• TASK DIRECTIONS: Report each line of the data that contains the string "free".

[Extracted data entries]
****************************************
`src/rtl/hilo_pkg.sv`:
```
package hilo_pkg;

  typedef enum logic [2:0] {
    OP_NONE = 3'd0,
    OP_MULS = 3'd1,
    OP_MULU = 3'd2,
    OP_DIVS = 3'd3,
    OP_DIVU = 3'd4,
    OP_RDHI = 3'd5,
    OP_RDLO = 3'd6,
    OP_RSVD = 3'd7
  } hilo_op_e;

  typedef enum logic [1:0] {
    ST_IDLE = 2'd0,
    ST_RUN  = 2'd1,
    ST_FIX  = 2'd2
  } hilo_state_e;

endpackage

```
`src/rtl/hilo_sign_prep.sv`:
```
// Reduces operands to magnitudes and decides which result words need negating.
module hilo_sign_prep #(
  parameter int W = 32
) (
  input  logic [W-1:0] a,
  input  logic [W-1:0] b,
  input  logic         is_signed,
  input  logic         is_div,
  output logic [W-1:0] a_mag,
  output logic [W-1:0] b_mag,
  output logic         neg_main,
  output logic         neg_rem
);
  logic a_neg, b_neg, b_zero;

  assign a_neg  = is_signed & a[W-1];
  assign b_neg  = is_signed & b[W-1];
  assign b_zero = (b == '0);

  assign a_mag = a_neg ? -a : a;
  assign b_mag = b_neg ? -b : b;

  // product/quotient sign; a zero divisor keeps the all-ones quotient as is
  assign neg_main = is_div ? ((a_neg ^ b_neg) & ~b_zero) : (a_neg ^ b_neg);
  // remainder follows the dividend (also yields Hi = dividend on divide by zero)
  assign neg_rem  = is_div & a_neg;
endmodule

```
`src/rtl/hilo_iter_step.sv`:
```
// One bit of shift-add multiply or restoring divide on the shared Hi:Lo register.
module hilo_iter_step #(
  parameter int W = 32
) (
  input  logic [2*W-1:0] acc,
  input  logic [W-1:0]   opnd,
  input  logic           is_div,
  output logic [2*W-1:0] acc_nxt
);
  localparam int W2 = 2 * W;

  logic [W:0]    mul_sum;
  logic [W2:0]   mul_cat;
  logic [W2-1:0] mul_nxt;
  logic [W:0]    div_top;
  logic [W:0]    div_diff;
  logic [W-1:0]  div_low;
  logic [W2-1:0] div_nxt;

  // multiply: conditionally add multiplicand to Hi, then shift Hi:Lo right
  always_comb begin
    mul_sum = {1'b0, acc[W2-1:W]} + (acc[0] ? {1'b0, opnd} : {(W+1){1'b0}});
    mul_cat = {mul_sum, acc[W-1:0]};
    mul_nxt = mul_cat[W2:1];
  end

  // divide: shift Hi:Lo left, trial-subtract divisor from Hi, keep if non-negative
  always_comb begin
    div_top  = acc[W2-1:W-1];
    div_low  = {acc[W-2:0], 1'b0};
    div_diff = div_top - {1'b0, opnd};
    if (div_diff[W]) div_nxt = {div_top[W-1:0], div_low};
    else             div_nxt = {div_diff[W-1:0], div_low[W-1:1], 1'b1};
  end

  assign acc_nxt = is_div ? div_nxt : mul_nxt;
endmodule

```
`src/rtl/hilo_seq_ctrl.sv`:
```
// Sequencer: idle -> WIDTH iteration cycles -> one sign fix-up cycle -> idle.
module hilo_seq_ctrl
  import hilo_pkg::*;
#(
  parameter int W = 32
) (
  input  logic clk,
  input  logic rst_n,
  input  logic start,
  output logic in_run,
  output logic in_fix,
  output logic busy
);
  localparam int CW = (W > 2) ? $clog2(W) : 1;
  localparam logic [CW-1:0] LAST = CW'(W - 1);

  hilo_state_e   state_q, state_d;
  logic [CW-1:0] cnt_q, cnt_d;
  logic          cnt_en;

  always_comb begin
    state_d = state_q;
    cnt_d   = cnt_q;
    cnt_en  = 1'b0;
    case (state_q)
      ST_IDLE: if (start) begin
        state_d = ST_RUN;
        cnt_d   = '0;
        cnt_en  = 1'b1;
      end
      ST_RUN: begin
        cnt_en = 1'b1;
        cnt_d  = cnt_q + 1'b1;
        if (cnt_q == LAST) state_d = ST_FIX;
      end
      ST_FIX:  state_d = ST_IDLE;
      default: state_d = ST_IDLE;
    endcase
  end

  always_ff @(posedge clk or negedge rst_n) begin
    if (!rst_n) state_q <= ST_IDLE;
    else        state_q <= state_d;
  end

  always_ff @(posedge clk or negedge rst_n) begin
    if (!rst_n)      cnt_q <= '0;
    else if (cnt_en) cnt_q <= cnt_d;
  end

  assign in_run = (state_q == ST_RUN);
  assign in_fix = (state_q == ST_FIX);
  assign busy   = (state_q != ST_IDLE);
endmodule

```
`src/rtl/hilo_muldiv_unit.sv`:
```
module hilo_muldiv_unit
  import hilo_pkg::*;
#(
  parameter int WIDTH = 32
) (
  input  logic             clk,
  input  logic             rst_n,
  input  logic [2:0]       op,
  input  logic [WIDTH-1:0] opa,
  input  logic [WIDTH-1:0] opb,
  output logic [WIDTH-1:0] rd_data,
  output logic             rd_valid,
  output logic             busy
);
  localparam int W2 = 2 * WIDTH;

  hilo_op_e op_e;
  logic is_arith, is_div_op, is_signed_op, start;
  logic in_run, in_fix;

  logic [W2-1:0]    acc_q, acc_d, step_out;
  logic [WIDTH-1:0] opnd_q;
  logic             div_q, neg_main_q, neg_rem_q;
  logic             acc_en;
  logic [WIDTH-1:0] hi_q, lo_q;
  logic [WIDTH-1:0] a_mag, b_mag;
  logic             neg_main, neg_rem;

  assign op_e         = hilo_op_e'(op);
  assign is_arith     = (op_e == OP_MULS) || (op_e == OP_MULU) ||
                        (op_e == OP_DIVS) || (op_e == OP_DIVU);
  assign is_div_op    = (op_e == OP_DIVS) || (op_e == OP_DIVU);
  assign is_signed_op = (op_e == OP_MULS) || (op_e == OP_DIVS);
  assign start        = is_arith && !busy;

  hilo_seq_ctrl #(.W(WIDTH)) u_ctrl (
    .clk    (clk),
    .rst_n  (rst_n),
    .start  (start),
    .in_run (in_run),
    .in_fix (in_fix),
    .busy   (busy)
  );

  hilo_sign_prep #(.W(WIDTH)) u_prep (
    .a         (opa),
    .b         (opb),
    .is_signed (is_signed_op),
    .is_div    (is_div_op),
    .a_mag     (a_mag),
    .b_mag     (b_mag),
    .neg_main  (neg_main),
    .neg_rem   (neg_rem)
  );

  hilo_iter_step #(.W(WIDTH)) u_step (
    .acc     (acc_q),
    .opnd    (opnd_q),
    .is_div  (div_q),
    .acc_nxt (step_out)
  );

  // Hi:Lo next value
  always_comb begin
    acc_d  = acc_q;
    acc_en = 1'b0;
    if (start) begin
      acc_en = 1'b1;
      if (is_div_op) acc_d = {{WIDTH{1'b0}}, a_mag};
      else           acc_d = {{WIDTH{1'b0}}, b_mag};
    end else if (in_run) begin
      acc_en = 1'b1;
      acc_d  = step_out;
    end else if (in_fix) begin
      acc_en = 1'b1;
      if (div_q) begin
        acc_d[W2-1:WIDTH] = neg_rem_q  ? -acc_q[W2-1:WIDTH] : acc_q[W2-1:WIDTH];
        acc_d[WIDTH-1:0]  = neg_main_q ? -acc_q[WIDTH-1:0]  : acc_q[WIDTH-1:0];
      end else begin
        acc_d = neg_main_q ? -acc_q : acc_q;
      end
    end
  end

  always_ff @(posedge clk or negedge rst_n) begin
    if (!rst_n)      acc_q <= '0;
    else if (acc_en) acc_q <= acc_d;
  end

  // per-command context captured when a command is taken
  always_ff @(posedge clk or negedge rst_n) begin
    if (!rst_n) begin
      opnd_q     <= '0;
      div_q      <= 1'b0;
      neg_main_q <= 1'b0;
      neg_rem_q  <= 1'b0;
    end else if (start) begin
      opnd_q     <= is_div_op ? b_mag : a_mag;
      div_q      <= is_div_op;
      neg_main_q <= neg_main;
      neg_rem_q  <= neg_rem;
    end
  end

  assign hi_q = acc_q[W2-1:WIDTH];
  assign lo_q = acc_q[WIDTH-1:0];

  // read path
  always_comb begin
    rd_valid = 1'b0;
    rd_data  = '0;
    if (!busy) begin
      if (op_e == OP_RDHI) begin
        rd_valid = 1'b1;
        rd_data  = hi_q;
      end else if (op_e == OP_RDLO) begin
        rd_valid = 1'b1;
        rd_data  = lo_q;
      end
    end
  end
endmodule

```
****************************************
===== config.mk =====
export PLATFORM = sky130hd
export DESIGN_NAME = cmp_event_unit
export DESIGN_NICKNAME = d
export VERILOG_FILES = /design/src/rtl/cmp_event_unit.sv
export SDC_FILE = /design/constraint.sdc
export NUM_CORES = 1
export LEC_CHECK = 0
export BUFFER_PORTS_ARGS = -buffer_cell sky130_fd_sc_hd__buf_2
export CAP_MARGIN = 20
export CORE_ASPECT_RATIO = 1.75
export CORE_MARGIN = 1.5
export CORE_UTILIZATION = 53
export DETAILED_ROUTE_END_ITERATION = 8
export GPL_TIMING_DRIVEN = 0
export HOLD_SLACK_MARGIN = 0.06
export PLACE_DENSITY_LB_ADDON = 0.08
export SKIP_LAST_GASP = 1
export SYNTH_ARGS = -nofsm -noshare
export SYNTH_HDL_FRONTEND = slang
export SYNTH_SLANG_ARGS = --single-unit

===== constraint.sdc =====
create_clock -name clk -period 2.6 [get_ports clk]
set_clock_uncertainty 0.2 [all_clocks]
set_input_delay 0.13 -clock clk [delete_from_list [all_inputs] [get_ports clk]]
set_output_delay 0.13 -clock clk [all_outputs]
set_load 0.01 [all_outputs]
****************************************
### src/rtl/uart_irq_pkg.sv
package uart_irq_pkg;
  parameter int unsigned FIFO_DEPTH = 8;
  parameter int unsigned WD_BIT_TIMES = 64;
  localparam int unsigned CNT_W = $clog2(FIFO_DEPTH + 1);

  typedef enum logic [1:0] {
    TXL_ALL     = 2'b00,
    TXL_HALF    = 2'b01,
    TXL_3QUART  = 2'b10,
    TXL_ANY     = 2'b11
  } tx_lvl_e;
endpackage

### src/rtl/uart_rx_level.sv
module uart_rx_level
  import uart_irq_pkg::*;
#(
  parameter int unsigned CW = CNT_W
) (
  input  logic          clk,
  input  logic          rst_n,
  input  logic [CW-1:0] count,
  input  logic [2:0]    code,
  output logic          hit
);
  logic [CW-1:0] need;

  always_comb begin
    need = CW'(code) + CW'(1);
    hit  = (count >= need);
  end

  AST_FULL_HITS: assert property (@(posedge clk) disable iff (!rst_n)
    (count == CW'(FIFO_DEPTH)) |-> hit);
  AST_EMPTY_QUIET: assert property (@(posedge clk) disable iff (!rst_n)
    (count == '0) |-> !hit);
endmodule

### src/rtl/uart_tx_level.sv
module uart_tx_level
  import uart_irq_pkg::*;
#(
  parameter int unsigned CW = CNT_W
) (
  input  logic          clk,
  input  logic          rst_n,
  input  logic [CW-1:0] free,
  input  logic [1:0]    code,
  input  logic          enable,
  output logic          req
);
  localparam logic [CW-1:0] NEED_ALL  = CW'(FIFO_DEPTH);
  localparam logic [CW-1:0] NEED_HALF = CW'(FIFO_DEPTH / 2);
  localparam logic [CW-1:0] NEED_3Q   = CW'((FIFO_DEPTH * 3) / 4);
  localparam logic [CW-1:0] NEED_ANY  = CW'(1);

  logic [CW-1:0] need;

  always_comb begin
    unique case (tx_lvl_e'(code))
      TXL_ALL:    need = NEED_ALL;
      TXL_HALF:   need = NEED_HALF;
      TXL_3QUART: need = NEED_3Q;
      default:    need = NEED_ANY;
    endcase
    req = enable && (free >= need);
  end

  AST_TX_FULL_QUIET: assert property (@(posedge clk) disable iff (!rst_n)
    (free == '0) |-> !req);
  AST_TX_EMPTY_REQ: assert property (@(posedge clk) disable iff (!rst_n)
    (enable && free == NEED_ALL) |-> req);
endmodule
****************************************
• REPLY:
  input  logic [CW-1:0] free,
    req = enable && (free >= need);
    (free == '0) |-> !req);
    (enable && free == NEED_ALL) |-> req);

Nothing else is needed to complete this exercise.